Tim Hortons has announced more sudden location closures, following their recent slip from Canada's 2018 list of most valuable brands. The once-beloved coffee chain is struggling to keep the loyalty of its Canadian customers. To make matters worse, their expansion into the U.S. seems to be failing miserably.
Tim Horton's parent company Restaurant Brands International - which also owns Popeye's and Burger King - is shutting down four of its U.S. Timmies locations in Cincinnati, Ohio. According to the Financial Post, RBI refused to provide a reason for the closures.
RBI is facing several lawsuits from Tim Hortons franchise owners in Canada and the U.S., who claim that RBI has been overcharging them on basic necessities and supplies. Canadian franchisees in particular have filed an $850 million lawsuit against the company, accusing them of "bullying," "intimidation," and "unfair treatment."
The franchisees have banded together and even created their own anti-RBI group called "The Great White North Franchisee Association."
On the consumer side, Canadians have been voicing their dissatisfaction with Timmies and its plummeting quality:
I feel like Tim Hortons coffee quality has gone down lately. I find myself getting McDonald’s or Starbucks over Tim’s now.
@TimHortons this is what your quality looks like at the Port Coquitlam location in BC..... same product; do those look anything a like? I didn’t even mix it yet, just put my straw in . Barely any whip cream and no caramel drizzle. pic.twitter.com/EiXMQG7QMo
#TimHortons was my comfort go-to for many years and I have had much fondness for it. All the bad business, morally shady and cost cutting decisions that impact quality hurts, man. https://t.co/rZrjY7OdNp
RBI has shut down several other Tim Hortons locations in the U.S. over the years. The Post reports that they recently closed a Timmies in Indiana only four months after it was opened.

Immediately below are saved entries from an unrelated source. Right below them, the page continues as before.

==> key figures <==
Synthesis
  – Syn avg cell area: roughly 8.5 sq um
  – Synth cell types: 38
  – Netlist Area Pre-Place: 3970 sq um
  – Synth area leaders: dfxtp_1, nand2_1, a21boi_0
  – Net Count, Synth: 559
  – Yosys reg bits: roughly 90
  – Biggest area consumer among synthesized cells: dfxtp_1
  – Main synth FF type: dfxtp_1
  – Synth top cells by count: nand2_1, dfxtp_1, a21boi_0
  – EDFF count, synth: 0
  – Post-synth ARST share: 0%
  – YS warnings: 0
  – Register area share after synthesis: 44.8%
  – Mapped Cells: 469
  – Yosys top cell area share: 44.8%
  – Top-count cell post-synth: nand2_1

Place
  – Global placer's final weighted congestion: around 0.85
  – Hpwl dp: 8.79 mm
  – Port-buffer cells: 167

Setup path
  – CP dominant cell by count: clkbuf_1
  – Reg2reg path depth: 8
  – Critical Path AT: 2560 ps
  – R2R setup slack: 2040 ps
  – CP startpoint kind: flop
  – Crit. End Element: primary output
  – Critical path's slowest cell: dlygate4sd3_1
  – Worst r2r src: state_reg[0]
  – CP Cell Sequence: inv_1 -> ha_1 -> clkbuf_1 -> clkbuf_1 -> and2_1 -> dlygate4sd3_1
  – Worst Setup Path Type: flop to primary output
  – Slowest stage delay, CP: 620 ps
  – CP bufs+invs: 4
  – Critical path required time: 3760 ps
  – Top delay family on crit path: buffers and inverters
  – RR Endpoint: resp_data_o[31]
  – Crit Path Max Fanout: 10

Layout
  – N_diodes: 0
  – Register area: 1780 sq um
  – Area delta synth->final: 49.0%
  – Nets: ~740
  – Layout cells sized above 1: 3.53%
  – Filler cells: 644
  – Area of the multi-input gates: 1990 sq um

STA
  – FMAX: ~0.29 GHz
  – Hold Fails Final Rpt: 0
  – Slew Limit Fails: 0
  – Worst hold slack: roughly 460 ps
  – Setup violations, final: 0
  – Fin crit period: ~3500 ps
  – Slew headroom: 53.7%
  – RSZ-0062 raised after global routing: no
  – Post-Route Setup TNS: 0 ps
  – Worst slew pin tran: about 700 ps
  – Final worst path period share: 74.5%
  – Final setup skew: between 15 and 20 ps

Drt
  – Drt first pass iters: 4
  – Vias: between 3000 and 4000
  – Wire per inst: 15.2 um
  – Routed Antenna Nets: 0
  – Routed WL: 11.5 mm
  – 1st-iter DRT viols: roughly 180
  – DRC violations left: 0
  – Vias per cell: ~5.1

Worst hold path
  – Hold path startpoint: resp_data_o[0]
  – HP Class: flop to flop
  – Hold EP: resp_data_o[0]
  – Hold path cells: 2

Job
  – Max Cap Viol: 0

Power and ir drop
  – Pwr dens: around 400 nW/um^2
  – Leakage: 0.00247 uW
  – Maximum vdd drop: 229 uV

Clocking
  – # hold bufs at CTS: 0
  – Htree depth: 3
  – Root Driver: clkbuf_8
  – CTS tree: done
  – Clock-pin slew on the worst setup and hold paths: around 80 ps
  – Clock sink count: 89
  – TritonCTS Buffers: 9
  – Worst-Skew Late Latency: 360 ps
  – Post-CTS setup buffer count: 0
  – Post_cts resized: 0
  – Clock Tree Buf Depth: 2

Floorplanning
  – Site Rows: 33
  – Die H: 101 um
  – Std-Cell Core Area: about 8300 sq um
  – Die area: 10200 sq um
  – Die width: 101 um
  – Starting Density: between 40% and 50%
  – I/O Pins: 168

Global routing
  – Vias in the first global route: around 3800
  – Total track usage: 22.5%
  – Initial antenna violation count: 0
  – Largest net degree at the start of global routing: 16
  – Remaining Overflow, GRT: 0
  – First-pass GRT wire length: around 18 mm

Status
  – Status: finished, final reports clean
File: config.mk
export PLATFORM = sky130hd
export DESIGN_NAME = alu_mw_sub_seq
export DESIGN_NICKNAME = d
export VERILOG_FILES = /design/src/rtl/alu_seq_pkg.sv /design/src/rtl/ALU.sv /design/src/rtl/alu_mw_sub_seq.sv
export SDC_FILE = /design/constraint.sdc
export NUM_CORES = 1
export LEC_CHECK = 0
export ABC_AREA = 0
export CAP_MARGIN = 15
export CELL_PAD_IN_SITES_DETAIL_PLACEMENT = 1
export CELL_PAD_IN_SITES_GLOBAL_PLACEMENT = 1
export CORE_MARGIN = 3
export CORE_UTILIZATION = 40
export DETAILED_ROUTE_END_ITERATION = 6
export PLACE_DENSITY_LB_ADDON = 0.15
export SETUP_SLACK_MARGIN = 0.02
export SYNTH_ARGS = -nofsm -noshare
export SYNTH_HDL_FRONTEND = slang
export SYNTH_HIERARCHICAL = 1
export SYNTH_SLANG_ARGS = --single-unit
File: constraint.sdc
create_clock -name i_clk -period 5.5 [get_ports i_clk]
set_input_delay 1.1 -clock i_clk [delete_from_list [all_inputs] [get_ports i_clk]]
set_output_delay 1.1 -clock i_clk [all_outputs]
set_load 0.05 [all_outputs]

Regarding the closures, RBI's spokesperson had this to say - "Every market we enter poses unique opportunities and challenges, the U.S. market is no different. We have learned a great deal about what works well and areas where we can improve by working closely with our area development partners."
Sorry, Timmies - we may be the nicest country in the world, but once you've broken our trust, it'll take quite a bit of work to earn it back.